Educated at Highgate School, Ray showed an early interest in acting and an unexpected taste for classical music, both of which would play major roles in his future career. He studied at the Royal Academy of Dramatic Art and became their chief technical instructor from 1961 to 1965. Meanwhile he had made his London stage debut in the 1960 production of The Changeling. He later spent a while in America as an Associate Director for the Meadowbrook Theatre in Detroit.

Face the Music was introduced by BBC2 on 3 August 1972. The chairman, or more precisely piano-stool man, was Joseph Cooper, "giving you a not too serious opportunity to match your musical wits against the team", to quote Radio Times again.

Although lacking the conscious clutch of comedians that was a strong suit of Call My Bluff, the carefully chosen cast of the newsreader Richard Baker, Paul Jennings, a humorous columnist from Punch, and Joyce Grenfell, character comedienne of acknowledged brilliance, worked perfectly. Especially when from the third show Robin Ray made his debut as a panellist. His unexpected knowledge of classical music would dazzle viewers for year after year.

A chance meeting as panellists of Face the Music brought Ray and Andrew Lloyd Webber together, something that eventually led to Ray's authorship of Cafe Puccini. This, his first full-length play with music, about the life of Puccini, was written in a white-heat over eight days, and became an unexpected hit of 1986. Ray had also been the dramatic critic of Punch, then the nation's leading humorous magazine. Later came a number of books, including Time for Lovers (1975), Music Quiz (1978) and Words on Music (1984) .

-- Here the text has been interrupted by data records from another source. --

===== config.mk =====
export PLATFORM = sky130hd
export DESIGN_NAME = rcx_div_cell
export DESIGN_NICKNAME = d
export VERILOG_FILES = /design/src/rgb_to_cie_xy_converter_assert.svh /design/src/rcx_pkg.sv /design/src/rcx_div_cell.sv
export SDC_FILE = /design/constraint.sdc
export NUM_CORES = 1
export LEC_CHECK = 0
export ABC_CLOCK_PERIOD_IN_PS = 6850
export BUFFER_PORTS_ARGS = -buffer_cell sky130_fd_sc_hd__buf_2
export CORE_MARGIN = 3
export CORE_UTILIZATION = 45
export CTS_BUF_LIST = sky130_fd_sc_hd__clkbuf_2 sky130_fd_sc_hd__clkbuf_4 sky130_fd_sc_hd__clkbuf_8
export DETAILED_ROUTE_END_ITERATION = 12
export HOLD_SLACK_MARGIN = 0.1
export PLACE_DENSITY = 0.7
export SYNTH_ARGS = -nofsm -noshare
export SYNTH_HDL_FRONTEND = slang
export SYNTH_SLANG_ARGS = --single-unit

===== constraint.sdc =====
create_clock -name i_clk -period 6.85 [get_ports i_clk]
set_input_delay 1.37 -clock i_clk [delete_from_list [all_inputs] [get_ports i_clk]]
set_output_delay 1.37 -clock i_clk [all_outputs]
set_load 0.03 [all_outputs]
<file path="config.mk">
export PLATFORM = sky130hd
export DESIGN_NAME = tvd_ctrl
export DESIGN_NICKNAME = d
export VERILOG_FILES = /design/src/target_in_view_detector_macros.svh /design/src/tvd_pkg.sv /design/src/tvd_ctrl.sv
export SDC_FILE = /design/constraint.sdc
export NUM_CORES = 1
export LEC_CHECK = 0
export ABC_AREA = 1
export BUFFER_PORTS_ARGS = -buffer_cell sky130_fd_sc_hd__buf_2
export CORE_AREA = 2 2 41 50
export DETAILED_ROUTE_END_ITERATION = 12
export DIE_AREA = 0 0 43 52
export PLACE_DENSITY = 0.75
export SLEW_MARGIN = 20
export SYNTH_ARGS = -nofsm -noshare
export SYNTH_HDL_FRONTEND = slang
export SYNTH_SLANG_ARGS = --single-unit
</file>
<file path="constraint.sdc">
create_clock -name clk -period 1.24 [get_ports clk]
set_input_delay 0 -clock clk [delete_from_list [all_inputs] [get_ports clk]]
set_output_delay 0 -clock clk [all_outputs]
set_load 0.02 [all_outputs]
</file>
===== src/rtl/core/jse_pkg.sv =====
// Shared types, constants and helpers for the JSON string escaper.
`timescale 1ns / 1ps
package jse_pkg;

  localparam int QDEPTH = 4;
  localparam int QAW    = $clog2(QDEPTH);

  localparam logic [7:0] CH_QUOTE  = 8'h22;
  localparam logic [7:0] CH_BSLASH = 8'h5C;
  localparam logic [7:0] CH_U      = 8'h75;
  localparam logic [7:0] CH_ZERO   = 8'h30;
  localparam logic [7:0] CH_LOWA   = 8'h61;
  localparam logic [7:0] CTRL_TOP  = 8'h20;

  // Output slots of one item: open quote, up to six escape bytes, close quote.
  localparam logic [2:0] SLOT_OPEN   = 3'd0;
  localparam logic [2:0] SLOT_FIRST  = 3'd1;
  localparam logic [2:0] SLOT_SECOND = 3'd2;
  localparam logic [2:0] SLOT_ZERO_A = 3'd3;
  localparam logic [2:0] SLOT_ZERO_B = 3'd4;
  localparam logic [2:0] SLOT_HEX_HI = 3'd5;
  localparam logic [2:0] SLOT_HEX_LO = 3'd6;
  localparam logic [2:0] SLOT_CLOSE  = 3'd7;

  typedef enum logic [1:0] {
    KIND_NONE,
    KIND_PLAIN,
    KIND_SHORT,
    KIND_UNICODE
  } kind_t;

  typedef struct packed {
    logic [7:0] in_byte;
    logic       has_byte;
    logic       starts_string;
    logic       ends_string;
  } in_item_t;

  typedef struct packed {
    logic [7:0] out_byte;
    logic       run_end;
    logic       string_end;
  } out_item_t;

  // Classified item: which slots emit, and what the escape slots need.
  typedef struct packed {
    logic [7:0] mask;
    kind_t      kind;
    logic [7:0] data;
  } desc_t;

  function automatic logic [7:0] hex_char(input logic [3:0] n);
    logic [7:0] c;
    if (n < 4'd10) c = CH_ZERO + {4'd0, n};
    else c = CH_LOWA + {4'd0, n} - 8'd10;
    return c;
  endfunction

  function automatic logic [7:0] slot_byte(input kind_t kind, input logic [7:0] data,
                                           input logic [2:0] slot);
    logic [7:0] c;
    c = CH_QUOTE;
    case (slot)
      SLOT_OPEN, SLOT_CLOSE: c = CH_QUOTE;
      SLOT_FIRST:  c = (kind == KIND_PLAIN) ? data : CH_BSLASH;
      SLOT_SECOND: c = (kind == KIND_UNICODE) ? CH_U : data;
      SLOT_ZERO_A, SLOT_ZERO_B: c = CH_ZERO;
      SLOT_HEX_HI: c = hex_char(data[7:4]);
      SLOT_HEX_LO: c = hex_char(data[3:0]);
      default: c = CH_QUOTE;
    endcase
    return c;
  endfunction

endpackage


===== src/rtl/core/jse_front.sv =====
// Front end: accept items, classify the byte and build a slot descriptor.
`timescale 1ns / 1ps
module jse_front import jse_pkg::*; (
  input  logic     src_valid,
  output logic     src_stall,
  input  in_item_t src_item,
  input  logic     q_full,
  output logic     push,
  output desc_t    push_desc
);

  kind_t      kind;
  logic [7:0] data;
  logic [7:0] mid;

  always_comb begin
    kind = KIND_PLAIN;
    data = src_item.in_byte;
    unique case (src_item.in_byte)
      8'h22: data = CH_QUOTE;
      8'h5C: data = CH_BSLASH;
      8'h0A: data = 8'h6E;
      8'h0D: data = 8'h72;
      8'h09: data = 8'h74;
      8'h08: data = 8'h62;
      8'h0C: data = 8'h66;
      default: data = src_item.in_byte;
    endcase
    if (src_item.in_byte == 8'h22 || src_item.in_byte == 8'h5C ||
        src_item.in_byte == 8'h0A || src_item.in_byte == 8'h0D ||
        src_item.in_byte == 8'h09 || src_item.in_byte == 8'h08 ||
        src_item.in_byte == 8'h0C) begin
      kind = KIND_SHORT;
    end else if (src_item.in_byte < CTRL_TOP) begin
      kind = KIND_UNICODE;
    end
    if (!src_item.has_byte) kind = KIND_NONE;

    unique case (kind)
      KIND_PLAIN:   mid = 8'b0000_0010;
      KIND_SHORT:   mid = 8'b0000_0110;
      KIND_UNICODE: mid = 8'b0111_1110;
      default:      mid = 8'b0000_0000;
    endcase
    push_desc.mask = mid | {src_item.ends_string, 6'd0, src_item.starts_string};
    push_desc.kind = kind;
    push_desc.data = data;
  end

  assign src_stall = q_full;
  // Drop items that produce nothing; they never enter the queue.
  assign push = src_valid && !q_full && (push_desc.mask != 8'd0);

endmodule
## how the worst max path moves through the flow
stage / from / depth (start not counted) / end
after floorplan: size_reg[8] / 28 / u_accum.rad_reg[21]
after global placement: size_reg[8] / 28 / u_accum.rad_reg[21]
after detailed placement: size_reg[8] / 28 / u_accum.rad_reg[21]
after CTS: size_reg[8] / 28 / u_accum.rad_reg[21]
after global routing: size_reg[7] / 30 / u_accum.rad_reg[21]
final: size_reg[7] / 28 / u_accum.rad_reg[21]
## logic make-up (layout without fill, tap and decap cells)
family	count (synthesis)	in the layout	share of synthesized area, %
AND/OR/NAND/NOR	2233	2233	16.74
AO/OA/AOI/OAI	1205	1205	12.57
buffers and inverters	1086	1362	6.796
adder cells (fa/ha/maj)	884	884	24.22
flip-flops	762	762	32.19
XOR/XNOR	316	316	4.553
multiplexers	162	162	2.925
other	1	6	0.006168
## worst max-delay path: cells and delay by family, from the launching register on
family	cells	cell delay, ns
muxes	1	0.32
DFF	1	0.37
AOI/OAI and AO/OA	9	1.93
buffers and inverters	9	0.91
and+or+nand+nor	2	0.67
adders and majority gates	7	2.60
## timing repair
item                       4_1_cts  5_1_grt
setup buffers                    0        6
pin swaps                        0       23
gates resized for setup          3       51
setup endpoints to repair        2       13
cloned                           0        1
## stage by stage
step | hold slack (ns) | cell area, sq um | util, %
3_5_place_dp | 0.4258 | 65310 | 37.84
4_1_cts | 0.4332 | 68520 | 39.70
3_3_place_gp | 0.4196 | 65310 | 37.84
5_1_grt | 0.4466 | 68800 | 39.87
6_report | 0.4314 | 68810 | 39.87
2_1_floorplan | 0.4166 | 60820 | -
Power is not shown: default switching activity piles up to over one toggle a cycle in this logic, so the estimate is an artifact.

Between 1966 and 1995 Ray reckoned that he had written and presented over 1,000 programmes for both the BBC and commercial radio, and in 1988 he was appointed musical adviser to Classic FM Radio. For that independent station he compiled a repertoire of 20,000 selected tracks from a library of 50,000 CDs representing 1,750 composers.

Other achievements include several runs as chairman of The Movie Quiz for BBC2, in which he exploited his hobby knowledge of cinema to the full, and the show Let's Do It, which he co-wrote and narrated at the 1994 Chichester Festival. Asked recently how he described himself on his passport, Robin Ray followed his father. "I call myself an entertainer," he said. By curious coincidence, Ted Ray is currently to be seen, hale, hearty and hilarious on Granada's revival of Jokers Wild. Dad and his lad would be proud of each other.

Denis Gifford

Robin Ray, broadcaster and writer: born London 1935; married 1960 Susan Stranks (one son); died Brighton, West Sussex 29 November 1998.